How to complete this task.
Using the records below, filter for lines that contain the string "more" and copy them out.

═════ Working data

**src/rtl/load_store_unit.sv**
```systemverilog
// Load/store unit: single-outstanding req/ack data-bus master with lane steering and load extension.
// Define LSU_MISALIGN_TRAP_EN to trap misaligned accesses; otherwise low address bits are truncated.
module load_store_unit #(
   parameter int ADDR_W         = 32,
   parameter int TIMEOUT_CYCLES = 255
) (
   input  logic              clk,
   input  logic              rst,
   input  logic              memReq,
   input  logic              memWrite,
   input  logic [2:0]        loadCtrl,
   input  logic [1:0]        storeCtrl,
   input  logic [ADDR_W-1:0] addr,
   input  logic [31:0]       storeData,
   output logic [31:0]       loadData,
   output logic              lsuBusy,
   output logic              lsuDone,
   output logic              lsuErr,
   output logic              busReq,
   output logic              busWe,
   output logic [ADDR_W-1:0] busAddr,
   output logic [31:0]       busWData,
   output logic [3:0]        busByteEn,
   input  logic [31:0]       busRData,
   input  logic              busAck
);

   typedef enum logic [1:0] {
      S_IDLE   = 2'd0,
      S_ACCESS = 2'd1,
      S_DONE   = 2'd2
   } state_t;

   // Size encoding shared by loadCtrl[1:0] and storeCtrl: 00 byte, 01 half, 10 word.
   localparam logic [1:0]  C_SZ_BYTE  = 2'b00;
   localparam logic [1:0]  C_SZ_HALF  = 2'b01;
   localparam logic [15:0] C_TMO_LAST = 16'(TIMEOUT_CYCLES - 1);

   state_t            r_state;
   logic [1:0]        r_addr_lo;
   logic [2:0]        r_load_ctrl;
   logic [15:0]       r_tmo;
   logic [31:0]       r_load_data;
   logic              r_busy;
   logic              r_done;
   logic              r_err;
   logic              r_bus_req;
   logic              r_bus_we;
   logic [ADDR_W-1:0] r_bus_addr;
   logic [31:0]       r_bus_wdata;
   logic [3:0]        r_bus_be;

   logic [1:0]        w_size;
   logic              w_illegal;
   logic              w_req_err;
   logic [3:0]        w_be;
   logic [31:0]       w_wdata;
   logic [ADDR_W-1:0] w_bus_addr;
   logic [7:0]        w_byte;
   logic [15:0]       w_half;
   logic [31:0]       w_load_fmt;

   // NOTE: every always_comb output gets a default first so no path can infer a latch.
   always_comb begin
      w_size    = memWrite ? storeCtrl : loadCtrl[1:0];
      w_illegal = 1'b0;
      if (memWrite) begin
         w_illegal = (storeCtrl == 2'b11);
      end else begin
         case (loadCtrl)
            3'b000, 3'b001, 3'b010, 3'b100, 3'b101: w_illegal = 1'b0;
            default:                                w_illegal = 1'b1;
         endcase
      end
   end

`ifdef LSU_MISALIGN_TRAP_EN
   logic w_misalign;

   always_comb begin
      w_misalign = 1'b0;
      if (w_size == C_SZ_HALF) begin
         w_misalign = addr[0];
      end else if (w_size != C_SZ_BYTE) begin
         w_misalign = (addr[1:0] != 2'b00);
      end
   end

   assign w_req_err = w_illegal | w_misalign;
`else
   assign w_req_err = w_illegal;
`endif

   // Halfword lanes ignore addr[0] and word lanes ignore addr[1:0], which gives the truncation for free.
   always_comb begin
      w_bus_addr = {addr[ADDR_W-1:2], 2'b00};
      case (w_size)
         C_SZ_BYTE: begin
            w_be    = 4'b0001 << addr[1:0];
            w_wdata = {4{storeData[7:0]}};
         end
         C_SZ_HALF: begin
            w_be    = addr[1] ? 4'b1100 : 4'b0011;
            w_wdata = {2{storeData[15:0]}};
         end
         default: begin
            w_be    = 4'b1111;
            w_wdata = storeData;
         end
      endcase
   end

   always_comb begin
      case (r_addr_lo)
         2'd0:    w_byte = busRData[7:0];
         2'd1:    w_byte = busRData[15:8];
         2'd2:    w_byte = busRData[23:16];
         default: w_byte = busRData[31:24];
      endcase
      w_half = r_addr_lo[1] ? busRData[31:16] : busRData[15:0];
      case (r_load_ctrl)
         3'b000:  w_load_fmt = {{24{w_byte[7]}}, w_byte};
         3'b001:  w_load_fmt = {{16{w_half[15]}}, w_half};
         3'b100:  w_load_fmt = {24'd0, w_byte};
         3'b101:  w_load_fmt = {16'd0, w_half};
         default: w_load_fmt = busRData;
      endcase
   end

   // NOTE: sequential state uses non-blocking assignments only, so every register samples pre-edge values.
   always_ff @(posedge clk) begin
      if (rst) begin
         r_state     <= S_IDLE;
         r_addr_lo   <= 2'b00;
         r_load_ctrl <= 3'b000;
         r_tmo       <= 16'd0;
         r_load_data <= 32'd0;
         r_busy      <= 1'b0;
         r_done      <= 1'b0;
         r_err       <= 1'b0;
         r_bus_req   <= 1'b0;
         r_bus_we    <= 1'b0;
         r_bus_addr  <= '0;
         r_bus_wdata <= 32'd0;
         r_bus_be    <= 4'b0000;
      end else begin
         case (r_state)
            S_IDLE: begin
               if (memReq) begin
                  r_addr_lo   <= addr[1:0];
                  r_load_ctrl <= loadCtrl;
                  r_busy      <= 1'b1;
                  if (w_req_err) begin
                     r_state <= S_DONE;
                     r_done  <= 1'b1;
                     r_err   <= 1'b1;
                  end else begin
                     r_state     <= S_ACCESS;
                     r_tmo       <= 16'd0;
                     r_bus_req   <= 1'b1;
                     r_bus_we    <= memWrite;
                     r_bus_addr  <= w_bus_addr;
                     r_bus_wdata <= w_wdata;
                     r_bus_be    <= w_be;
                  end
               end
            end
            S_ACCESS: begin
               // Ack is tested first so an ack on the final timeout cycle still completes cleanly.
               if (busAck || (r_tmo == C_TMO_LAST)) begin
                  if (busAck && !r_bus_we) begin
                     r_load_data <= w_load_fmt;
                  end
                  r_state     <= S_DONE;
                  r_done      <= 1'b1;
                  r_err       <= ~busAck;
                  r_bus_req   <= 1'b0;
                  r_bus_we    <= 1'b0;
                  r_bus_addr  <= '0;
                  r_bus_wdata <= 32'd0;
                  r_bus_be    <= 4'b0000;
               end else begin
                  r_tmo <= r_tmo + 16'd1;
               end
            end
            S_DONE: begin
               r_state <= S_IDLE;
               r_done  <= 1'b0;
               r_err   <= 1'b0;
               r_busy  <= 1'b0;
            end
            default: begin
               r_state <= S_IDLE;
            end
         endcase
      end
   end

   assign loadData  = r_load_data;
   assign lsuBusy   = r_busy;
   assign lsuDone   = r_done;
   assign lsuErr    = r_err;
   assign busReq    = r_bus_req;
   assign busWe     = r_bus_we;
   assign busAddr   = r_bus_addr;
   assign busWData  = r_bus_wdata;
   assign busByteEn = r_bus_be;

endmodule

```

══════════
═════ Working data

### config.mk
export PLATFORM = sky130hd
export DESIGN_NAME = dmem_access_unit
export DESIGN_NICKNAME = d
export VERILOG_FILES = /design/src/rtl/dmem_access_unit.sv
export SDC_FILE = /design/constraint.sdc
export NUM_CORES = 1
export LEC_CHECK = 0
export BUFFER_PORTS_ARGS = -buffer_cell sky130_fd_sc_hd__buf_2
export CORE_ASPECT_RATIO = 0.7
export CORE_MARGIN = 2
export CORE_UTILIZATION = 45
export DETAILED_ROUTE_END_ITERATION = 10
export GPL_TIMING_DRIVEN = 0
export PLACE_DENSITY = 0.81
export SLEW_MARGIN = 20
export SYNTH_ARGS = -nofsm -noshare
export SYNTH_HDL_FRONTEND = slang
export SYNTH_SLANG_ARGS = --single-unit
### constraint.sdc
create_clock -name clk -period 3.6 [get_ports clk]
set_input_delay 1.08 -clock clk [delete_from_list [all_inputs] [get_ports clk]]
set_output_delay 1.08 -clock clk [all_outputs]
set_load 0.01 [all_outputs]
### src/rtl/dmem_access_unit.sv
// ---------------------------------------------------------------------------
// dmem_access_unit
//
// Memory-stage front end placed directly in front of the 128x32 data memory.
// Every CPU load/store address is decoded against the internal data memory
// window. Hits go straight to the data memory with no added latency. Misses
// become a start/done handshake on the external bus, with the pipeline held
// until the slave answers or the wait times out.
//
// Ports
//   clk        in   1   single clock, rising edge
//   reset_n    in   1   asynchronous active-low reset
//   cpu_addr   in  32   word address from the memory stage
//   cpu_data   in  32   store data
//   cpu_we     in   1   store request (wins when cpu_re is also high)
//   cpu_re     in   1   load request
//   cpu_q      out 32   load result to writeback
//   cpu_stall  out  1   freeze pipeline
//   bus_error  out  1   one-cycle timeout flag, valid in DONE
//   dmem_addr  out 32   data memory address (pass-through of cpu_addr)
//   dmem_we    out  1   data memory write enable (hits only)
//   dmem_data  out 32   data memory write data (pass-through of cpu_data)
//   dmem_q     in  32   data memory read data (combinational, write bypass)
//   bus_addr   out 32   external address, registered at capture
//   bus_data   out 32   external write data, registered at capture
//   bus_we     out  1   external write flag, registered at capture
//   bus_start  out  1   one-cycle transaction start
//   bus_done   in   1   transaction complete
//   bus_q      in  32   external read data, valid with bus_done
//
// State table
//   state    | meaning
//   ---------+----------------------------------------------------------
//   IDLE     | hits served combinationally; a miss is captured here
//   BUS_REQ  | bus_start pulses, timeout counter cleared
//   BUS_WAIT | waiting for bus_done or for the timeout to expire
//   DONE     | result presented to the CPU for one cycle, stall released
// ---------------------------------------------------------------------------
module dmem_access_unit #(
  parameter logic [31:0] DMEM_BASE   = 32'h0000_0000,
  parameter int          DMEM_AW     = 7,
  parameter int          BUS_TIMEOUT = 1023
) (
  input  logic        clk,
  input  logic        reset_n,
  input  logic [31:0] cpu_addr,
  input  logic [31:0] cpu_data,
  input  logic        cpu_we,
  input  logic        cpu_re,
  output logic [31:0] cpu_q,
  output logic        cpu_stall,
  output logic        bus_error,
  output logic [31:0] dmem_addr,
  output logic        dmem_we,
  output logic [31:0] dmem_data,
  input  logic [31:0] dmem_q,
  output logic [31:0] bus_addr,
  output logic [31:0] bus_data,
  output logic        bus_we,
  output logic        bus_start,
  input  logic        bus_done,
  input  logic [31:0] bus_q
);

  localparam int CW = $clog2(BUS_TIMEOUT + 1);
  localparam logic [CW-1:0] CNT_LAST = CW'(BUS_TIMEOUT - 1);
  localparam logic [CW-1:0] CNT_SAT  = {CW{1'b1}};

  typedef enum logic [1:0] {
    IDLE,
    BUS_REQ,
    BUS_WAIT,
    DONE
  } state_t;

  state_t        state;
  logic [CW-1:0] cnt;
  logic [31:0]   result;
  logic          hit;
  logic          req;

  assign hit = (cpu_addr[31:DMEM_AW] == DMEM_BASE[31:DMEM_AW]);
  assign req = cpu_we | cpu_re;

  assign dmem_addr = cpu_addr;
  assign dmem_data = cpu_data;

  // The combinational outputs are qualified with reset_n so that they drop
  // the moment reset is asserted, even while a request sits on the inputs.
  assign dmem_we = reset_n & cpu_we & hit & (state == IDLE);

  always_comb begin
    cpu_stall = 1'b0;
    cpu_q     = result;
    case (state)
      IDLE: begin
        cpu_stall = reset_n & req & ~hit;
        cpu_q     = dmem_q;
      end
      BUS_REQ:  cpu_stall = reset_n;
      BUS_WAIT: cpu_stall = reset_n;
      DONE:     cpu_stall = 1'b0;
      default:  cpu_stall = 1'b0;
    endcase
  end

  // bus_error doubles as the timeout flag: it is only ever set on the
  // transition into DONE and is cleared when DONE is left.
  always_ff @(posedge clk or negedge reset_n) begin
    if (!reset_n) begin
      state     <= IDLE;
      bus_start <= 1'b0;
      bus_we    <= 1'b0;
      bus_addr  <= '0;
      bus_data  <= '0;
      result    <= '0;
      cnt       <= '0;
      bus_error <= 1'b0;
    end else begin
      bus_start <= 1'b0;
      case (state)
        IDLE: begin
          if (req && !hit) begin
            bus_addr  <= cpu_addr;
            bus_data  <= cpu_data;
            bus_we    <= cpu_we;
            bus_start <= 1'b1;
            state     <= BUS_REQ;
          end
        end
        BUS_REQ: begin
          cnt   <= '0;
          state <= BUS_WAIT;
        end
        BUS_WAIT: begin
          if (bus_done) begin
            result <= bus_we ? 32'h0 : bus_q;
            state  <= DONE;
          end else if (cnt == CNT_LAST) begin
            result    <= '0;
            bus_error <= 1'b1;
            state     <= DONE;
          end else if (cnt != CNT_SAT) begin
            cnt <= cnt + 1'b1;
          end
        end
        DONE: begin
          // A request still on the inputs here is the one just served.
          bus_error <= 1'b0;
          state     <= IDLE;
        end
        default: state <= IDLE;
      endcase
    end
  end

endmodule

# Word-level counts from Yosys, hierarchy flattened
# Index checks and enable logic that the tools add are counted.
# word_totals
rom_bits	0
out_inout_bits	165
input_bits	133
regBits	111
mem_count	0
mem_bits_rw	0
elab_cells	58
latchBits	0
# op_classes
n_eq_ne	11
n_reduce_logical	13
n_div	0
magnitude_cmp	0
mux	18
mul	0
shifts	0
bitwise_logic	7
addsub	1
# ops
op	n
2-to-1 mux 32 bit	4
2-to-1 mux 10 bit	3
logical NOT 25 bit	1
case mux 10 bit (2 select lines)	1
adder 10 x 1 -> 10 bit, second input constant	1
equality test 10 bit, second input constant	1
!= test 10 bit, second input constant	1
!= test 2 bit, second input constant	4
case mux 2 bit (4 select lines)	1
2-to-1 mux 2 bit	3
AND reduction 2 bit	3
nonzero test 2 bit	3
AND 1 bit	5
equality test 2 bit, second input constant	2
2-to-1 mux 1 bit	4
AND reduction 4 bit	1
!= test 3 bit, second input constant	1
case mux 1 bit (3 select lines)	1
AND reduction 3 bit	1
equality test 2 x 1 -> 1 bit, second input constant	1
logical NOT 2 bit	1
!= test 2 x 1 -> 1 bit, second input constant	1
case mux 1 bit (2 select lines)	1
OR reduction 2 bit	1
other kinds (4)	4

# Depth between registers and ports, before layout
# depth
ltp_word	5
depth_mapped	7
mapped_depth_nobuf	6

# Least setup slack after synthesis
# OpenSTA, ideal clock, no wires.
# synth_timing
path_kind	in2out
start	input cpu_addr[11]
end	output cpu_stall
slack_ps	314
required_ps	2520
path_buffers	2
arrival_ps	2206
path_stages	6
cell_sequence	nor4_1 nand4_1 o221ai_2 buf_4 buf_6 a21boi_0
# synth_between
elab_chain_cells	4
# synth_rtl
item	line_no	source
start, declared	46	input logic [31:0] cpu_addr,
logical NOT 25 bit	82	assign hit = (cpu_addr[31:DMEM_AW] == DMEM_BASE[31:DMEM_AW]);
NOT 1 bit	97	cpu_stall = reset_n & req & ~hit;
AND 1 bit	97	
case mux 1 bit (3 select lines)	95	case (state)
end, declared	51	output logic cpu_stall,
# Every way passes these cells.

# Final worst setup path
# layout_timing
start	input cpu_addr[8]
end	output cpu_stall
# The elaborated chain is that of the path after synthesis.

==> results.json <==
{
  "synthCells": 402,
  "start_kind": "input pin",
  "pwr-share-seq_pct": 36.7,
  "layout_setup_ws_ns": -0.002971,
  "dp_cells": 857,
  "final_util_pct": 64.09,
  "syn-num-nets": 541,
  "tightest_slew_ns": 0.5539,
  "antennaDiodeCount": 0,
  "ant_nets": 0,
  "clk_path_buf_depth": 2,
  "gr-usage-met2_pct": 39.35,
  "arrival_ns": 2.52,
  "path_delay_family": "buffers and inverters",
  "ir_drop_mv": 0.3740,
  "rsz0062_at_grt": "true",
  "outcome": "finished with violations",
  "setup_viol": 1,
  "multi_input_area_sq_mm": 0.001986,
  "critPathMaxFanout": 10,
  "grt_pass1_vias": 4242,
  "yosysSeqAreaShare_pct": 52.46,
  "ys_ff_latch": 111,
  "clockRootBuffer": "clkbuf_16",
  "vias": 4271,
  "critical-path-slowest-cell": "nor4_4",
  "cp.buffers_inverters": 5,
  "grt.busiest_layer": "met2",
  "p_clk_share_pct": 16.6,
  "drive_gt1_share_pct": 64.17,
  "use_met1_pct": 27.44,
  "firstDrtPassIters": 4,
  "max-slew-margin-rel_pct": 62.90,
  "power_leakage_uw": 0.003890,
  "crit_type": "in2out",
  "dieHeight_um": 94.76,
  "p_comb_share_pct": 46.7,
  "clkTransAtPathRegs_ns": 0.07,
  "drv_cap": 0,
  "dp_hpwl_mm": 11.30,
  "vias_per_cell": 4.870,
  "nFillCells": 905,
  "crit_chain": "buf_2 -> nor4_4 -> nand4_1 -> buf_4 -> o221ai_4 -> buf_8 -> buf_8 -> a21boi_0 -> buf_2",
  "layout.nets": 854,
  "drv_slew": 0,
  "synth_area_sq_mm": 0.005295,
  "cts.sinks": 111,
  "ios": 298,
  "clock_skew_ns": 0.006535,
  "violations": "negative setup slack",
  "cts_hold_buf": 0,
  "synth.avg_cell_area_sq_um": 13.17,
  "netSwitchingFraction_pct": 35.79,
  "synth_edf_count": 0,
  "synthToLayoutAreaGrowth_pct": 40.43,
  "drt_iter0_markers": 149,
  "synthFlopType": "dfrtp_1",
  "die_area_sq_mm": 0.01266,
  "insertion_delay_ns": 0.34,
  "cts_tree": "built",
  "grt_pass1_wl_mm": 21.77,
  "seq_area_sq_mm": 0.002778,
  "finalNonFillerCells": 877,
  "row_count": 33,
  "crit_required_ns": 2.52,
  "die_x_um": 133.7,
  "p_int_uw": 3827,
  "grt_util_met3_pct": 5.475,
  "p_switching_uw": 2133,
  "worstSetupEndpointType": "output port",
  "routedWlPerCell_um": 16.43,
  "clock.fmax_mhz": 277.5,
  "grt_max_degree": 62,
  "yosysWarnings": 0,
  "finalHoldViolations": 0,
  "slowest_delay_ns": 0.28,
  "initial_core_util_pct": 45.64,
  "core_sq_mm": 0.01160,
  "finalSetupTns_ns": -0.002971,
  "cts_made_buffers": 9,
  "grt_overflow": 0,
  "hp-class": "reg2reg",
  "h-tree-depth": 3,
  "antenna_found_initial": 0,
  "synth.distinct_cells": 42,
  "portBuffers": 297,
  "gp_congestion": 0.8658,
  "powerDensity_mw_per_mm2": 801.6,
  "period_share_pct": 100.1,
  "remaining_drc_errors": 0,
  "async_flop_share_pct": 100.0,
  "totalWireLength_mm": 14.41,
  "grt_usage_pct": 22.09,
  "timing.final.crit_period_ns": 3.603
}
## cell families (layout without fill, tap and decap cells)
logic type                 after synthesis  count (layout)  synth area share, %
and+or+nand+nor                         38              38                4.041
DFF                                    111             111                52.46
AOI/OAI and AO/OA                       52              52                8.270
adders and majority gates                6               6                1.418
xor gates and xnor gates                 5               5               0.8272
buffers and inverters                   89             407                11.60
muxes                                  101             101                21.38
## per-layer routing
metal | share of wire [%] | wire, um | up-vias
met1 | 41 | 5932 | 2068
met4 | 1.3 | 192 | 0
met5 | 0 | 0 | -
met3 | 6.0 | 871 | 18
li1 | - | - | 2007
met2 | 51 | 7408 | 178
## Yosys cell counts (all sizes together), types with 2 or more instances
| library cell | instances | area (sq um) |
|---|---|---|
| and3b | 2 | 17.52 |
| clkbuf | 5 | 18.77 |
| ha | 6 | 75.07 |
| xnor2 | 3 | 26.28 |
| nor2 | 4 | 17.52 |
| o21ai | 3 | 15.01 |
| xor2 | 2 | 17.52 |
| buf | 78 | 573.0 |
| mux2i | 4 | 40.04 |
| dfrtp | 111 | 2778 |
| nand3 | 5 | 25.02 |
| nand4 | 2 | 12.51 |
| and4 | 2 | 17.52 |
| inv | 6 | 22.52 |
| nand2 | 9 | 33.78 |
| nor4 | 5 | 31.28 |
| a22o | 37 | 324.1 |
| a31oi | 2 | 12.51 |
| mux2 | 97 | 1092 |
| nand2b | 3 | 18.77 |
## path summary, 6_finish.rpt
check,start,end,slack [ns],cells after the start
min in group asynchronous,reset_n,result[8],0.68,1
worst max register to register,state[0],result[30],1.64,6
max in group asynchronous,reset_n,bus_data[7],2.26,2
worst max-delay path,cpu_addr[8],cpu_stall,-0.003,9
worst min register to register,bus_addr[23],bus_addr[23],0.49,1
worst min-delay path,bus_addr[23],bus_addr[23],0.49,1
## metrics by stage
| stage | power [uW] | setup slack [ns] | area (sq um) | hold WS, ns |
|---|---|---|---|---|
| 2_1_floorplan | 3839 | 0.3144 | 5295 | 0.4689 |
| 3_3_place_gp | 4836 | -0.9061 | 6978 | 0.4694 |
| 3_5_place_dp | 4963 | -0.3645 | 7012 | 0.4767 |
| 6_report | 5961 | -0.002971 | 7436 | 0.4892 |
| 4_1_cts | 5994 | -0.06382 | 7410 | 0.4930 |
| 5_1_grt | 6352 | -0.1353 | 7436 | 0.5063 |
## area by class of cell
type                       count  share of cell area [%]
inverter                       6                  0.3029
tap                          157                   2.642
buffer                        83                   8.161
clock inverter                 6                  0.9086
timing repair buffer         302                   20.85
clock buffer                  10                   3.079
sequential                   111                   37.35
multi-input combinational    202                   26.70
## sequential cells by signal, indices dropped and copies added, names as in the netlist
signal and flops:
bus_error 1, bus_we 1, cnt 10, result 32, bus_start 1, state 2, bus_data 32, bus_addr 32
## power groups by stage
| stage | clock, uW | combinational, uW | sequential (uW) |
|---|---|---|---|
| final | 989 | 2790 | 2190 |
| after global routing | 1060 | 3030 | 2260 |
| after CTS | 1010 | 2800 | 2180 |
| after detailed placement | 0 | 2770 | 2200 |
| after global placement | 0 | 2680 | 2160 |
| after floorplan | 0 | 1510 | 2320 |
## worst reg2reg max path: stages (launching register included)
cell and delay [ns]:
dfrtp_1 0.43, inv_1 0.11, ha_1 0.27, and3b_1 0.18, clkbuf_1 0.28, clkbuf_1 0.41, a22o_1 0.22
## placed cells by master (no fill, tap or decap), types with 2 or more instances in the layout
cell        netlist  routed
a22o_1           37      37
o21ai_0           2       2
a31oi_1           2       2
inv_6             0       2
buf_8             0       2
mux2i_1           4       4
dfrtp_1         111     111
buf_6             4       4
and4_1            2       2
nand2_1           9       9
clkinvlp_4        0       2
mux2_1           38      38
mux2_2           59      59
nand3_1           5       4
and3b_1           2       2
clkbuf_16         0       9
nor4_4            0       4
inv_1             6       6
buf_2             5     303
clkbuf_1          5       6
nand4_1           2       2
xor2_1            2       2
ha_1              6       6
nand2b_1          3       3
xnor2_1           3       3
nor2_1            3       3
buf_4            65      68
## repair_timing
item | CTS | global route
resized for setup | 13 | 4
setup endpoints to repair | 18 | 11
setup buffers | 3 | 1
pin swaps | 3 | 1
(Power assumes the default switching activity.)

══════════

Your solution.
## Yosys cell counts (all sizes together), types with 2 or more instances
## placed cells by master (no fill, tap or decap), types with 2 or more instances in the layout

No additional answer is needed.